4A_478/2017, Judgment of 2 May 2018
X. v. WADA and Belarussian Taekwondo Federation
Appeal against the CAS award of 20 July 2017
(CAS 2017/A/4954)
This is one of the rare cases in which the Swiss Federal Tribunal admitted a violation of the parties’ right to be heard and partially annulled the CAS Award. An Athlete found positive to a prohibited substance (Meldonium) was subsequently cleared by the disciplinary committee of his federation and WADA filed a statement of appeal with the CAS requesting a four-year period of ineligibility. During the CAS proceedings, the Athlete and his federation changed counsel and the new counsel submitted to CAS a 22-page submission entitled “Amendment to answer to the appeal”, invoking “exceptional circumstances” within the meaning of Art.

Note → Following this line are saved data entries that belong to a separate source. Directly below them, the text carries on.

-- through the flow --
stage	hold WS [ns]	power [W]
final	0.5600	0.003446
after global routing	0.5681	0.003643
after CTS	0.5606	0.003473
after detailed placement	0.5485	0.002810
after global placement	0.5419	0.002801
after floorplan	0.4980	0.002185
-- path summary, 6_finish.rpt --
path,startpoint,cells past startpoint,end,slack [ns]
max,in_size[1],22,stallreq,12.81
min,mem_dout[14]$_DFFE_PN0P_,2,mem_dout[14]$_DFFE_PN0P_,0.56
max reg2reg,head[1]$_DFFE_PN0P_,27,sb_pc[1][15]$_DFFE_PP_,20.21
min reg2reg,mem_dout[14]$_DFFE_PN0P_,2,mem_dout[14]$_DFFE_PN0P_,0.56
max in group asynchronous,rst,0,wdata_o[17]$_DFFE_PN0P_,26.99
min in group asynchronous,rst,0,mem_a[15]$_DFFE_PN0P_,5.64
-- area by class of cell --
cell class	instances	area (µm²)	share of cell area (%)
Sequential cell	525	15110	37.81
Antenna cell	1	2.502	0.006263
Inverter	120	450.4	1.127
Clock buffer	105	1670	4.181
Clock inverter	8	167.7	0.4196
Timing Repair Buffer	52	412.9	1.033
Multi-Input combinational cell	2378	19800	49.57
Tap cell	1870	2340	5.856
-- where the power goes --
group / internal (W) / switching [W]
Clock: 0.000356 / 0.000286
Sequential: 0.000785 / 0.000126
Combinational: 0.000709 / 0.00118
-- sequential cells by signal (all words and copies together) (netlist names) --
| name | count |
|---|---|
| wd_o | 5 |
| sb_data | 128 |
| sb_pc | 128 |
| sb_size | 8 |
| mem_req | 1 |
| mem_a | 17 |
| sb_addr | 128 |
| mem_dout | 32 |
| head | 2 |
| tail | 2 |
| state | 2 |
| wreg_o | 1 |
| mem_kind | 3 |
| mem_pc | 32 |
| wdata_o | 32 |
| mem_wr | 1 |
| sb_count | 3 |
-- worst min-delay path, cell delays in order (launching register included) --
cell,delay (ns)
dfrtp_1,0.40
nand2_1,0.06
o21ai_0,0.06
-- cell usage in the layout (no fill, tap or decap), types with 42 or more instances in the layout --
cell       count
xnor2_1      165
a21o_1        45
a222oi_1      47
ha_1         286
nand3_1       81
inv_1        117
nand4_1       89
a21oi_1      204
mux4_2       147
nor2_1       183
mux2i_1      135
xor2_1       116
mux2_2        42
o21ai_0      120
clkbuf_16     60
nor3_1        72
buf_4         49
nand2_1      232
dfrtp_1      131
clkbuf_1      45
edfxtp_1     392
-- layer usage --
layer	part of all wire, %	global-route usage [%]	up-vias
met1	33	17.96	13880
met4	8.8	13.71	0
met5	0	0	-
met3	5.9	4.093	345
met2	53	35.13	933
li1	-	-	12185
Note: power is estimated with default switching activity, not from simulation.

R56 of the CAS Code (the Code); they requested authorization to disassociate the position of the Athlete from that of his federation and to modify the requests for relief filed with the answer brief.

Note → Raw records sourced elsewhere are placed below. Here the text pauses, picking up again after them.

==> config.mk <==
export PLATFORM = sky130hd
export DESIGN_NAME = bitwise_unit_pipe
export DESIGN_NICKNAME = d
export VERILOG_FILES = /design/src/rtl/bitwise_unit_pipe.sv
export SDC_FILE = /design/constraint.sdc
export NUM_CORES = 1
export LEC_CHECK = 0
export ABC_AREA = 1
export BUFFER_PORTS_ARGS = -buffer_cell sky130_fd_sc_hd__buf_4
export CORE_MARGIN = 10
export CORE_UTILIZATION = 42
export CTS_CLUSTER_DIAMETER = 30
export DETAILED_ROUTE_END_ITERATION = 16
export PLACE_DENSITY = 0.69
export RECOVER_POWER = 25
export SLEW_MARGIN = 20
export SYNTH_ARGS = -nofsm -noshare
export SYNTH_HDL_FRONTEND = slang
export SYNTH_SLANG_ARGS = --single-unit
export TNS_END_PERCENT = 10
==> constraint.sdc <==
create_clock -name clock -period 2.4 [get_ports clock]
set_input_delay 0.24 -clock clock [delete_from_list [all_inputs] [get_ports clock]]
set_output_delay 0.24 -clock clock [all_outputs]
set_load 0.01 [all_outputs]
==> src/rtl/bitwise_unit_pipe.sv <==
// Registered bitwise logic unit with a 2-entry in-order output buffer.
// Each result bit is looked up in a 4-entry truth table chosen by the opcode.
// out_data/out_zr/out_ng hold the head entry, and a second slot holds the queued result.
module bitwise_unit_pipe #(
   parameter int WIDTH = 16,
   parameter int CNT_W = 8
) (
   input  logic             clock,
   input  logic             reset_n,
   input  logic             in_valid,
   output logic             in_ready,
   input  logic [WIDTH-1:0] in_a,
   input  logic [WIDTH-1:0] in_b,
   input  logic [2:0]       in_op,
   output logic             out_valid,
   input  logic             out_ready,
   output logic [WIDTH-1:0] out_data,
   output logic             out_zr,
   output logic             out_ng,
   output logic [CNT_W-1:0] xfer_count
);

   typedef enum logic [1:0] {
      EMPTY = 2'd0,
      ONE   = 2'd1,
      FULL  = 2'd2
   } occ_t;

   occ_t             occ;
   logic             valid_q;
   logic             accept_q;
   logic [3:0]       op_lut;
   logic [WIDTH-1:0] result;
   logic             result_zr;
   logic             result_ng;
   logic [WIDTH-1:0] slot_data;
   logic             slot_zr;
   logic             slot_ng;
   logic             push;
   logic             pop;

   // Truth table for the selected op, indexed by {a_bit, b_bit}.
   // NOT and PASS tables do not depend on b, so in_b is ignored for them.
   always_comb begin
      op_lut = 4'b0000;
      case (in_op)
         3'd0: op_lut = 4'b0011; // NOT a
         3'd1: op_lut = 4'b1000; // AND
         3'd2: op_lut = 4'b1110; // OR
         3'd3: op_lut = 4'b0110; // XOR
         3'd4: op_lut = 4'b0111; // NAND
         3'd5: op_lut = 4'b0001; // NOR
         3'd6: op_lut = 4'b1001; // XNOR
         3'd7: op_lut = 4'b1100; // PASS a
         default: op_lut = 4'b0000;
      endcase
   end

   for (genvar gi = 0; gi < WIDTH; gi++) begin : g_bit
      assign result[gi] = op_lut[{in_a[gi], in_b[gi]}];
   end

   assign result_zr = (result == '0);
   assign result_ng = result[WIDTH-1];

   // in_ready comes from registered state only and is forced low during reset.
   assign in_ready  = reset_n & accept_q;
   assign out_valid = valid_q;
   assign push      = in_valid & in_ready;
   assign pop       = valid_q & out_ready;

   // Occupancy FSM with registered handshake outputs.
   always_ff @(posedge clock or negedge reset_n) begin
      if (!reset_n) begin
         occ      <= EMPTY;
         valid_q  <= 1'b0;
         accept_q <= 1'b1;
      end else begin
         case (occ)
            EMPTY: begin
               if (push) begin
                  occ     <= ONE;
                  valid_q <= 1'b1;
               end
            end
            ONE: begin
               if (push && !pop) begin
                  occ      <= FULL;
                  accept_q <= 1'b0;
               end else if (pop && !push) begin
                  occ     <= EMPTY;
                  valid_q <= 1'b0;
               end
            end
            FULL: begin
               if (pop) begin
                  occ      <= ONE;
                  accept_q <= 1'b1;
               end
            end
            default: begin
               occ      <= EMPTY;
               valid_q  <= 1'b0;
               accept_q <= 1'b1;
            end
         endcase
      end
   end

   // Buffer storage: the head drives the outputs and keeps the last popped value when empty.
   always_ff @(posedge clock or negedge reset_n) begin
      if (!reset_n) begin
         out_data  <= '0;
         out_zr    <= 1'b0;
         out_ng    <= 1'b0;
         slot_data <= '0;
         slot_zr   <= 1'b0;
         slot_ng   <= 1'b0;
      end else begin
         case (occ)
            EMPTY: begin
               if (push) begin
                  out_data <= result;
                  out_zr   <= result_zr;
                  out_ng   <= result_ng;
               end
            end
            ONE: begin
               if (push && pop) begin
                  out_data <= result;
                  out_zr   <= result_zr;
                  out_ng   <= result_ng;
               end else if (push) begin
                  slot_data <= result;
                  slot_zr   <= result_zr;
                  slot_ng   <= result_ng;
               end
            end
            FULL: begin
               if (pop) begin
                  out_data <= slot_data;
                  out_zr   <= slot_zr;
                  out_ng   <= slot_ng;
               end
            end
            default: ;
         endcase
      end
   end

   // Output transfer counter, wraps naturally at 2**CNT_W.
   always_ff @(posedge clock or negedge reset_n) begin
      if (!reset_n) begin
         xfer_count <= '0;
      end else if (pop) begin
         xfer_count <= xfer_count + 1'b1;
      end
   end

endmodule

==> impl_metrics.json <==
{
  "run_status": "finished clean",
  "critPathBufInv": 3,
  "cts_setup_buffers": 0,
  "timing.hold.worst.class": "in -> reg",
  "fin_crit_ns": 2.05,
  "final.setup_skew_ns": 0.00721,
  "synthesized_nets": 437,
  "via_count": 2759,
  "cts_hold_buffers_added": 0,
  "mostFrequentLayoutCells": "126 x sky130_fd_sc_hd__nand2_1, 71 x sky130_fd_sc_hd__buf_4, 51 x sky130_fd_sc_hd__nand3_1",
  "critPathCaptureType": "register",
  "cp_common_cell": "sky130_fd_sc_hd__nand2_1",
  "totalWireLength_um": 7700,
  "antenna_left": 0,
  "cts_tree": "yes",
  "grt.total_usage_pct": 15.2,
  "max_rail_drop_vdd_v": 0.000621,
  "net_count_reported_at_finish": 503,
  "initial_utilization_pct": 44.0,
  "arrival_ns": 2.22,
  "max-clock-path-buffers": 2,
  "synth.cell_area_um2": 2840,
  "postSynthAreaPerCell_um2": 7.27,
  "most_common_cell_after_layout_fill_and_taps_aside": "sky130_fd_sc_hd__nand2_1",
  "grt_pass1_vias": 2783,
  "hold-worst-slack_ns": 0.338,
  "globalRouteMet3Util_pct": 4.12,
  "avgViaCountPerCell": 5.16,
  "insertion_delay_ns": 0.30,
  "max_freq_mhz": 488,
  "setup_tns_ns": 0,
  "cts_htree_levels": 2,
  "clockRootBuffer": "sky130_fd_sc_hd__clkbuf_8",
  "post_route_cells_drive_above_1_share_pct": 21.8,
  "maximum_number_of_pins_on_one_net_before_global_route_repair": 47,
  "detailedRoute.firstPassIterationCount": 4,
  "port_buffers": 66,
  "cells_taking_the_most_area_after_synthesis": "sky130_fd_sc_hd__dfrtp_1 40%, sky130_fd_sc_hd__nand2_1 17%, sky130_fd_sc_hd__nand3_1 9.0%",
  "max-slew-margin-rel_pct": 25.0,
  "setup-violations-final": 0,
  "power_density_nw_per_um2": 973,
  "synthesis.yosys.warnings": 0,
  "finalWeightedCongestion": 0.842,
  "cts_buffers": 5,
  "cells_along_the_critical_path": "nand2_1 > inv_1 > nand2_1 > inv_1 > ha_1 > a21oi_1 > nor2_2 > inv_2 > nand2_1 > o21ai_0",
  "pin_count": 67,
  "unrepaired_setup_endpoints_after_global_routing": "no",
  "portion_of_synthesized_cell_area_occupied_by_the_leading_cell_type_pct": 39.6,
  "globalRoute.totalOverflow": 0,
  "gr-max-usage-layer": "met2",
  "gr-usage-met2_pct": 26.8,
  "synthDominantAreaCellType": "sky130_fd_sc_hd__dfrtp_1",
  "critical_path.top_delay_family": "simple AND/OR/NAND/NOR gates",
  "row_count": 29,
  "cts_resized": 0,
  "yosys_register_bits": 46,
  "cts.clk_slew.worst_paths_ns": 0.08,
  "dpl.hpwl_um": 5820,
  "timing.critical_path.slowest_stage_cell": "sky130_fd_sc_hd__dfstp_2",
  "drtIter0Drc": 138,
  "power.static_leakage_nw": 1.89,
  "nature_of_the_critical_path_startpoint": "register",
  "worst_slew_pin_slew_ns": 1.12,
  "syn-instance-count": 391,
  "wire_length_of_the_first_global_routing_pass_um": 12900,
  "drv.max_cap_violation_count": 0,
  "clock-sinks": 46,
  "die_h_um": 102,
  "final_hold_viol_count": 0,
  "detail_route.wl_per_cell_um": 14.4,
  "die_area_um2": 10500,
  "slowest_delay_ns": 0.54,
  "worst_ep_required_time_ns": 2.57,
  "groute.layer.met1.usage_pct": 17.9,
  "worstSetupPathType": "reg -> reg",
  "netlist-cell-type-count": 24,
  "drcViolationCount": 0,
  "design.core.area_um2": 6460,
  "n_antenna_cell": 0,
  "finalMaxSlewViolations": 0,
  "final_min_period_over_clock_period_pct": 85.3,
  "portion_of_the_post_synthesis_area_used_by_sequential_elements_pct": 40.5,
  "dieWidth_um": 102,
  "final.fill_count": 606,
  "worst-path-max-fanout": 18,
  "layout.core_utilization_pct": 53.8,
  "syn_to_final_growth_pct": 22.1,
  "initial_antenna_violation_count": 0
}
## power by group
| part | internal (mW) | switching, mW | leakage (nW) | total, mW |
|---|---|---|---|---|
| Combinational | 0.668 | 0.871 | 1.27 | 1.54 |
| Sequential | 1.13 | 0.219 | 0.575 | 1.35 |
| Clock | 0.233 | 0.256 | 0.0482 | 0.489 |
## final timing paths
path / slack (ns) / cells after the start / startpoint / to
max: 0.35 / 10 / accept_q / out_data[11]
min: 0.34 / 5 / in_a[0] / slot_data[0]
max reg2reg: 0.35 / 10 / accept_q / out_data[11]
min reg2reg: 0.48 / 2 / slot_data[4] / slot_data[4]
max in group asynchronous: 1.35 / 2 / reset_n / slot_data[4]
min in group asynchronous: 0.37 / 2 / reset_n / out_data[1]
## state kept, by name (all words and copies together), names as in the netlist
name,cells
accept_q,1
out_valid,1
out_data,16
out_zr,1
occ,2
slot_data,16
slot_zr,1
xfer_count,8
## area by class of cell
cell class | instances | area, um2 | share of cell area [%]
clock buffers | 7 | 86.3 | 2.49
clock inverters | 1 | 5.00 | 0.144
inverters | 38 | 143 | 4.11
multi-input cells | 293 | 1450 | 41.7
flip-flops and latches | 46 | 1150 | 33.2
well taps | 77 | 96.3 | 2.77
repair buffers | 73 | 542 | 15.6
## cell families (layout without fill, tap and decap cells)
family,Yosys count,count (layout),share of synthesized area [%]
compound gates,40,40,7.17
xor+xnor,7,7,2.16
fa+ha+maj,7,7,3.08
buf+inv,52,119,8.54
flops,46,46,40.5
mux,8,8,3.17
simple gates,231,231,35.3
## cell usage after synthesis
cell type,count
sky130_fd_sc_hd__a21oi_1,4
sky130_fd_sc_hd__buf_2,2
sky130_fd_sc_hd__buf_4,2
sky130_fd_sc_hd__buf_6,5
sky130_fd_sc_hd__clkbuf_1,5
sky130_fd_sc_hd__dfrtp_1,45
sky130_fd_sc_hd__dfstp_2,1
sky130_fd_sc_hd__ha_1,7
sky130_fd_sc_hd__inv_1,36
sky130_fd_sc_hd__inv_2,2
sky130_fd_sc_hd__mux2_2,8
sky130_fd_sc_hd__nand2_1,126
sky130_fd_sc_hd__nand2_2,6
sky130_fd_sc_hd__nand2_4,1
sky130_fd_sc_hd__nand3_1,51
sky130_fd_sc_hd__nand3b_1,11
sky130_fd_sc_hd__nand4_1,2
sky130_fd_sc_hd__nor2_1,32
sky130_fd_sc_hd__nor2_2,2
sky130_fd_sc_hd__o21ai_0,31
sky130_fd_sc_hd__o21ai_1,4
sky130_fd_sc_hd__o21ai_2,1
sky130_fd_sc_hd__xnor2_1,5
sky130_fd_sc_hd__xor2_1,2
## layer usage
| metal | vias to the layer above | part of all wire [%] |
|---|---|---|
| met4 | 0 | 1.3 |
| met5 | - | 0 |
| met1 | 1291 | 43 |
| met2 | 71 | 50 |
| li1 | 1385 | - |
| met3 | 12 | 5.9 |
## worst min-delay path, delay by kind of cell
| kind | cells | cell delay, ns |
|---|---|---|
| and+or+nand+nor | 4 | 0.28 |
| buffers and inverters | 1 | 0.08 |
## stage by stage
step	instances	cell area (um2)	power, mW	worst slack (ns)
after detailed placement	527	3390	2.92	0.390
after CTS	535	3480	3.42	0.366
final	535	3470	3.38	0.352
after global routing	535	3470	3.68	0.104
after global placement	527	3390	2.88	0.388
after floorplan	391	2840	2.24	0.451
Power figures use the tool's default switching activity.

The CAS Sole Arbitrator upheld WADA’s appeal and imposed a suspension of four years on the Athlete from the effective date of the award with a deduction of the period of provisional suspension already served. The award further invalidated all the results obtained by the Athlete from July 13 to August 11, 2016. The Arbitrator ruled that the sanction should be a suspension for a period of four years from the effective date of the CAS award because the Athlete failed to establish the unintentional nature of the anti-doping rule violation (thereby deducting the 159 days of the provisional suspension already served).
The Athlete based his appeal to the SFT uniquely on the violation of his right to be heard (Art. 190 (2) (d) PILA), claiming that the Sole Arbitrator had failed to consider various arguments raised during the proceedings.

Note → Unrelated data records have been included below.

===== src/rtl/wb_burst_ram_mem.sv =====
// Single-port synchronous RAM, 2^AW x 32, with per-byte write enables.
// Ports: clk; en enables the access; adr word address; we byte-write lanes
// (any lane set makes this a write, read output then holds); wdat write data;
// rdat registered read data.
module wb_burst_ram_mem #(
   parameter int unsigned AW = 6
) (
   input  logic          clk,
   input  logic          en,
   input  logic [AW-1:0] adr,
   input  logic [3:0]    we,
   input  logic [31:0]   wdat,
   output logic [31:0]   rdat
);

   localparam int unsigned DEPTH = 1 << AW;

   logic [31:0] mem [DEPTH];

   // Write has priority on the shared port; the read register only updates on pure reads
   always_ff @(posedge clk) begin
      if (en) begin
         if (we == 4'b0000) begin
            rdat <= mem[adr];
         end
         for (int i = 0; i < 4; i++) begin
            if (we[i]) begin
               mem[adr][8*i +: 8] <= wdat[8*i +: 8];
            end
         end
      end
   end

endmodule


===== src/rtl/wb_burst_ram_slave.sv =====
// Wishbone B3 RAM slave for the orlink master: classic cycles plus
// registered-feedback linear and wrap-4/8/16 bursts, one beat per clock.
// Ports: wb_clk, rst_n (async active-low); wb_adr_i byte address; wb_dat_i
// write data; wb_sel_i byte lanes; wb_we_i, wb_cyc_i, wb_stb_i, wb_cti_i,
// wb_bte_i bus controls; wb_dat_o read data (valid with ack); wb_ack_o
// acknowledge; wb_err_o out-of-range error; wb_rty_o tied low.
module wb_burst_ram_slave
   import orlink_wb_pkg::*;
#(
   parameter int unsigned MEM_SIZE_BYTES = 256,
   parameter int unsigned MEM_ADR_WIDTH  = 6
) (
   input  logic        wb_clk,
   input  logic        rst_n,
   input  logic [31:0] wb_adr_i,
   input  logic [31:0] wb_dat_i,
   input  logic [3:0]  wb_sel_i,
   input  logic        wb_we_i,
   input  logic        wb_cyc_i,
   input  logic        wb_stb_i,
   input  logic [2:0]  wb_cti_i,
   input  logic [1:0]  wb_bte_i,
   output logic [31:0] wb_dat_o,
   output logic        wb_ack_o,
   output logic        wb_err_o,
   output logic        wb_rty_o
);

   localparam int unsigned AW = MEM_ADR_WIDTH;

   state_e        state_q, state_d;
   logic [AW-1:0] cur_adr_q, cur_adr_d;
   logic          we_q, we_d;

   logic          ack_c;
   logic          in_range_c;
   logic          last_lin_c;
   logic [AW-1:0] nxt_adr_c;
   logic          mem_en_c;
   logic [AW-1:0] mem_adr_c;
   logic [3:0]    mem_we_c;
   logic [31:0]   mem_rdat;

   assign in_range_c = wb_adr_i < 32'(MEM_SIZE_BYTES);
   assign ack_c      = (state_q == ST_ACK) & wb_cyc_i & wb_stb_i;

   assign wb_ack_o = ack_c;
   assign wb_err_o = (state_q == ST_ERR);
   assign wb_rty_o = 1'b0;
   assign wb_dat_o = ack_c ? mem_rdat : 32'h0000_0000;

   // Next burst address; linear bursts flag the top word so they error instead of wrapping
   always_comb begin
      nxt_adr_c  = cur_adr_q + AW'(1);
      last_lin_c = 1'b0;
      case (wb_bte_i)
         BTE_LINEAR: last_lin_c = &cur_adr_q;
         BTE_WRAP4:  nxt_adr_c  = {cur_adr_q[AW-1:2], cur_adr_q[1:0] + 2'd1};
         BTE_WRAP8:  nxt_adr_c  = {cur_adr_q[AW-1:3], cur_adr_q[2:0] + 3'd1};
         BTE_WRAP16: nxt_adr_c  = {cur_adr_q[AW-1:4], cur_adr_q[3:0] + 4'd1};
         default:    last_lin_c = 1'b0;
      endcase
   end

   // Next state and RAM port control
   always_comb begin
      state_d   = state_q;
      cur_adr_d = cur_adr_q;
      we_d      = we_q;
      mem_en_c  = 1'b0;
      mem_adr_c = cur_adr_q;
      mem_we_c  = 4'b0000;
      case (state_q)
         ST_IDLE: begin
            if (wb_cyc_i && wb_stb_i) begin
               if (!in_range_c) begin
                  state_d = ST_ERR;
               end else begin
                  state_d   = ST_ACK;
                  mem_en_c  = 1'b1;
                  mem_adr_c = wb_adr_i[AW+1:2];
                  cur_adr_d = wb_adr_i[AW+1:2];
                  we_d      = wb_we_i;
               end
            end
         end
         ST_ACK: begin
            if (!wb_cyc_i) begin
               state_d = ST_IDLE;
            end else if (ack_c) begin
               if (we_q) begin
                  mem_en_c = 1'b1;
                  mem_we_c = wb_sel_i;
               end
               case (wb_cti_i)
                  CTI_INCR: begin
                     if (last_lin_c) begin
                        state_d = ST_ERR;
                     end else begin
                        cur_adr_d = nxt_adr_c;
                        // Prefetch the next beat; write bursts never need read data
                        if (!we_q) begin
                           mem_en_c  = 1'b1;
                           mem_adr_c = nxt_adr_c;
                        end
                     end
                  end
                  CTI_CLASSIC, CTI_CONST, CTI_EOB: state_d = ST_IDLE;
                  default:                         state_d = ST_IDLE;
               endcase
            end
         end
         ST_ERR:  state_d = ST_IDLE;
         default: state_d = ST_IDLE;
      endcase
   end

   // State and burst context registers
   always_ff @(posedge wb_clk or negedge rst_n) begin
      if (!rst_n) begin
         state_q   <= ST_IDLE;
         cur_adr_q <= '0;
         we_q      <= 1'b0;
      end else begin
         state_q   <= state_d;
         cur_adr_q <= cur_adr_d;
         we_q      <= we_d;
      end
   end

   wb_burst_ram_mem #(
      .AW (AW)
   ) u_mem (
      .clk  (wb_clk),
      .en   (mem_en_c),
      .adr  (mem_adr_c),
      .we   (mem_we_c),
      .wdat (wb_dat_i),
      .rdat (mem_rdat)
   );

endmodule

While dismissing most of the Athlete’s arguments (including the disregard of his arguments relating to the absence of a doping effect of the substance detected), the SFT considered that there was a particular issue (the starting point of the ineligibility period) on which the Sole Arbitrator had made further reference and was not possible to infer a conscious rejection. The SFT could further not detect from the reading of the award an acceptance of WADA’s arguments, which would result in an implicit rejection of the Athlete’s arguments in this respect.

The SFT considered that the Arbitrator failed to mention the elements which the Appellant had regularly put forward in support of one of his subsidiary submissions, without any reference to the fact that the Appellant’s submissions were implicitly discarded. The SFT also acknowledged that the disregarded elements were prone to affect the outcome of the dispute, a criterion that is not easily complied with in similar cases.
The SFT partially admitted the appeal and annulled the operative part of the award that determined the beginning of the four-year suspension period on the date of the award, remanding the case back to the Sole Arbitrator for re-assessment of this particular issue.